# Records to process

--- src/design/chaotic_map_lfo_assert.svh ---
// Assertion macros shared by the RTL.
`ifndef CHAOTIC_MAP_LFO_ASSERT_SVH
`define CHAOTIC_MAP_LFO_ASSERT_SVH
`ifndef ASSERT_OFF
`define CML_ASSERT(lbl, clk, rstn, prop, msg) \
  lbl: assert property (@(posedge clk) disable iff (!rstn) prop) else $error(msg);
`define CML_ASSERT_IMP(lbl, clk, rstn, ante, cons, msg) \
  lbl: assert property (@(posedge clk) disable iff (!rstn) (ante) |-> (cons)) else $error(msg);
`else
`define CML_ASSERT(lbl, clk, rstn, prop, msg)
`define CML_ASSERT_IMP(lbl, clk, rstn, ante, cons, msg)
`endif
`endif

--- src/design/cml_pkg.sv ---
package cml_pkg;

  localparam int unsigned STATE_WIDTH  = 32;
  localparam int unsigned FRAC         = 24;
  localparam int unsigned OUT_WIDTH    = 16;
  localparam int unsigned MAX_INTERVAL = 100;
  localparam int unsigned PC_W         = 5;
  localparam int unsigned SM_W         = OUT_WIDTH + 8;

  typedef logic signed [STATE_WIDTH-1:0] sval_t;

  localparam sval_t K_ZERO   = '0;
  localparam sval_t K_ONE    = sval_t'(1 << FRAC);
  localparam sval_t K_HALF   = sval_t'(1 << (FRAC - 1));
  localparam sval_t K_TWO    = sval_t'(2 << FRAC);
  localparam sval_t K_R0     = sval_t'(59894497);
  localparam sval_t K_R1     = sval_t'(7214203);
  localparam sval_t K_SIGMA  = sval_t'(10 << FRAC);
  localparam sval_t K_BETA   = sval_t'(44739243);
  localparam sval_t K_RHO0   = sval_t'(24 << FRAC);
  localparam sval_t K_RHO1   = sval_t'(4 << FRAC);
  localparam sval_t K_DT_LZ  = sval_t'(83886);
  localparam sval_t K_INV20  = sval_t'(838861);
  localparam sval_t K_HA1    = sval_t'(6710886);
  localparam sval_t K_HB     = sval_t'(5033165);
  localparam sval_t K_INV15H = sval_t'(11184811);
  localparam sval_t K_RA     = sval_t'(3355443);
  localparam sval_t K_RC0    = sval_t'(95630131);
  localparam sval_t K_RC1    = sval_t'(72142029);
  localparam sval_t K_DT_RS  = sval_t'(167772);
  localparam sval_t K_INV15  = sval_t'(1118481);

  typedef enum logic [2:0] {
    MAP_LOGISTIC = 3'd0,
    MAP_LORENZ   = 3'd1,
    MAP_HENON    = 3'd2,
    MAP_TENT     = 3'd3,
    MAP_ROSSLER  = 3'd4
  } map_e;

  typedef enum logic [2:0] {
    REG_MAP_SELECT      = 3'd0,
    REG_CHAOS_AMOUNT    = 3'd1,
    REG_UPDATE_INTERVAL = 3'd2,
    REG_SMOOTHING_COEF  = 3'd3,
    REG_OUTPUT_DEPTH    = 3'd4,
    REG_INITIAL_X       = 3'd5
  } cfg_reg_e;

  typedef enum logic [2:0] {
    OP_ADD, OP_SUB, OP_NSUB, OP_MIN, OP_MUL
  } op_e;

  typedef enum logic [4:0] {
    S_X, S_Y, S_Z, S_T0, S_T1, S_T2, S_T3, S_AMT, S_ZERO, S_ONE, S_HALF, S_TWO,
    S_R0, S_R1, S_SIGMA, S_BETA, S_RHO0, S_RHO1, S_DTLZ, S_INV20, S_HA1, S_HB,
    S_INV15H, S_RA, S_RC0, S_RC1, S_DTRS, S_INV15
  } src_e;

  typedef enum logic [2:0] {
    D_X, D_Y, D_Z, D_T0, D_T1, D_T2, D_T3
  } dst_e;

  typedef struct packed {
    op_e  op;
    src_e a;
    src_e b;
    dst_e d;
    logic last;
  } uop_t;

  typedef struct packed {
    logic start;
    logic restart;
  } seq_ctl_t;

  typedef enum logic [2:0] {
    T_IDLE, T_CSTART, T_CWAIT, T_SSTART, T_SWAIT, T_DONE
  } top_state_e;

  typedef enum logic [1:0] {
    CH_IDLE, CH_EXEC, CH_MULW
  } chs_state_e;

  typedef enum logic [2:0] {
    SM_IDLE, SM_MTGT, SM_TGT, SM_MA, SM_MB, SM_FIN
  } smo_state_e;

  function automatic uop_t uop(op_e op, src_e a, src_e b, dst_e d, logic last);
    uop_t u;
    u.op   = op;
    u.a    = a;
    u.b    = b;
    u.d    = d;
    u.last = last;
    return u;
  endfunction

  // Microprogram: one step of each map. The final op always lands in t0.
  function automatic uop_t ucode(logic [2:0] map, logic [PC_W-1:0] pc);
    uop_t u;
    u = uop(OP_ADD, S_ZERO, S_ZERO, D_T0, 1'b1);
    unique case (map)
      MAP_LOGISTIC: begin
        unique case (pc)
          5'd0:    u = uop(OP_MUL, S_AMT,  S_R1,   D_T0, 1'b0);
          5'd1:    u = uop(OP_ADD, S_R0,   S_T0,   D_T0, 1'b0);
          5'd2:    u = uop(OP_MUL, S_T0,   S_X,    D_T0, 1'b0);
          5'd3:    u = uop(OP_SUB, S_ONE,  S_X,    D_T1, 1'b0);
          5'd4:    u = uop(OP_MUL, S_T0,   S_T1,   D_X,  1'b0);
          5'd5:    u = uop(OP_SUB, S_X,    S_HALF, D_T0, 1'b0);
          default: u = uop(OP_MUL, S_T0,   S_TWO,  D_T0, 1'b1);
        endcase
      end
      MAP_LORENZ: begin
        unique case (pc)
          5'd0:    u = uop(OP_MUL, S_AMT,   S_RHO1, D_T0, 1'b0);
          5'd1:    u = uop(OP_ADD, S_RHO0,  S_T0,   D_T0, 1'b0);
          5'd2:    u = uop(OP_SUB, S_Y,     S_X,    D_T1, 1'b0);
          5'd3:    u = uop(OP_MUL, S_SIGMA, S_T1,   D_T1, 1'b0);
          5'd4:    u = uop(OP_SUB, S_T0,    S_Z,    D_T2, 1'b0);
          5'd5:    u = uop(OP_MUL, S_X,     S_T2,   D_T2, 1'b0);
          5'd6:    u = uop(OP_SUB, S_T2,    S_Y,    D_T2, 1'b0);
          5'd7:    u = uop(OP_MUL, S_X,     S_Y,    D_T3, 1'b0);
          5'd8:    u = uop(OP_MUL, S_BETA,  S_Z,    D_T0, 1'b0);
          5'd9:    u = uop(OP_SUB, S_T3,    S_T0,   D_T3, 1'b0);
          5'd10:   u = uop(OP_MUL, S_T1,    S_DTLZ, D_T1, 1'b0);
          5'd11:   u = uop(OP_ADD, S_X,     S_T1,   D_X,  1'b0);
          5'd12:   u = uop(OP_MUL, S_T2,    S_DTLZ, D_T2, 1'b0);
          5'd13:   u = uop(OP_ADD, S_Y,     S_T2,   D_Y,  1'b0);
          5'd14:   u = uop(OP_MUL, S_T3,    S_DTLZ, D_T3, 1'b0);
          5'd15:   u = uop(OP_ADD, S_Z,     S_T3,   D_Z,  1'b0);
          default: u = uop(OP_MUL, S_X,     S_INV20, D_T0, 1'b1);
        endcase
      end
      MAP_HENON: begin
        unique case (pc)
          5'd0:    u = uop(OP_MUL, S_AMT, S_HA1,  D_T0, 1'b0);
          5'd1:    u = uop(OP_ADD, S_ONE, S_T0,   D_T0, 1'b0);
          5'd2:    u = uop(OP_MUL, S_X,   S_X,    D_T1, 1'b0);
          5'd3:    u = uop(OP_MUL, S_T0,  S_T1,   D_T1, 1'b0);
          5'd4:    u = uop(OP_SUB, S_ONE, S_T1,   D_T1, 1'b0);
          5'd5:    u = uop(OP_MUL, S_HB,  S_X,    D_T2, 1'b0);
          5'd6:    u = uop(OP_ADD, S_T1,  S_Y,    D_X,  1'b0);
          5'd7:    u = uop(OP_ADD, S_T2,  S_ZERO, D_Y,  1'b0);
          default: u = uop(OP_MUL, S_X,   S_INV15H, D_T0, 1'b1);
        endcase
      end
      MAP_TENT: begin
        unique case (pc)
          5'd0:    u = uop(OP_ADD, S_ONE, S_AMT,  D_T0, 1'b0);
          5'd1:    u = uop(OP_SUB, S_ONE, S_X,    D_T1, 1'b0);
          5'd2:    u = uop(OP_MIN, S_X,   S_T1,   D_T1, 1'b0);
          5'd3:    u = uop(OP_MUL, S_T0,  S_T1,   D_X,  1'b0);
          5'd4:    u = uop(OP_SUB, S_X,   S_HALF, D_T0, 1'b0);
          default: u = uop(OP_MUL, S_T0,  S_TWO,  D_T0, 1'b1);
        endcase
      end
      MAP_ROSSLER: begin
        unique case (pc)
          5'd0:    u = uop(OP_MUL,  S_AMT, S_RC1,  D_T0, 1'b0);
          5'd1:    u = uop(OP_ADD,  S_RC0, S_T0,   D_T0, 1'b0);
          5'd2:    u = uop(OP_NSUB, S_Y,   S_Z,    D_T1, 1'b0);
          5'd3:    u = uop(OP_MUL,  S_RA,  S_Y,    D_T2, 1'b0);
          5'd4:    u = uop(OP_ADD,  S_X,   S_T2,   D_T2, 1'b0);
          5'd5:    u = uop(OP_SUB,  S_X,   S_T0,   D_T3, 1'b0);
          5'd6:    u = uop(OP_MUL,  S_Z,   S_T3,   D_T3, 1'b0);
          5'd7:    u = uop(OP_ADD,  S_RA,  S_T3,   D_T3, 1'b0);
          5'd8:    u = uop(OP_MUL,  S_T1,  S_DTRS, D_T1, 1'b0);
          5'd9:    u = uop(OP_ADD,  S_X,   S_T1,   D_X,  1'b0);
          5'd10:   u = uop(OP_MUL,  S_T2,  S_DTRS, D_T2, 1'b0);
          5'd11:   u = uop(OP_ADD,  S_Y,   S_T2,   D_Y,  1'b0);
          5'd12:   u = uop(OP_MUL,  S_T3,  S_DTRS, D_T3, 1'b0);
          5'd13:   u = uop(OP_ADD,  S_Z,   S_T3,   D_Z,  1'b0);
          default: u = uop(OP_MUL,  S_X,   S_INV15, D_T0, 1'b1);
        endcase
      end
      default: u = uop(OP_ADD, S_ZERO, S_ZERO, D_T0, 1'b1);
    endcase
    return u;
  endfunction

  // Clamp to +-1, then map Q.24 to Q1.(OUT_WIDTH-1) by floor, top code capped.
  function automatic logic signed [OUT_WIDTH-1:0] to_out(sval_t v);
    sval_t c;
    sval_t s;
    logic [OUT_WIDTH:0] u;
    if (v > K_ONE) begin
      c = K_ONE;
    end else if (v < -K_ONE) begin
      c = -K_ONE;
    end else begin
      c = v;
    end
    s = c + K_ONE;
    u = s[FRAC+1 -: OUT_WIDTH+1];
    if (u[OUT_WIDTH]) begin
      return {1'b0, {(OUT_WIDTH-1){1'b1}}};
    end
    return {~u[OUT_WIDTH-1], u[OUT_WIDTH-2:0]};
  endfunction

endpackage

# Required action
Please go through the data above and copy each line containing the word "cons".

# Response for this exercise
`define CML_ASSERT_IMP(lbl, clk, rstn, ante, cons, msg) \
  lbl: assert property (@(posedge clk) disable iff (!rstn) (ante) |-> (cons)) else $error(msg);
`define CML_ASSERT_IMP(lbl, clk, rstn, ante, cons, msg)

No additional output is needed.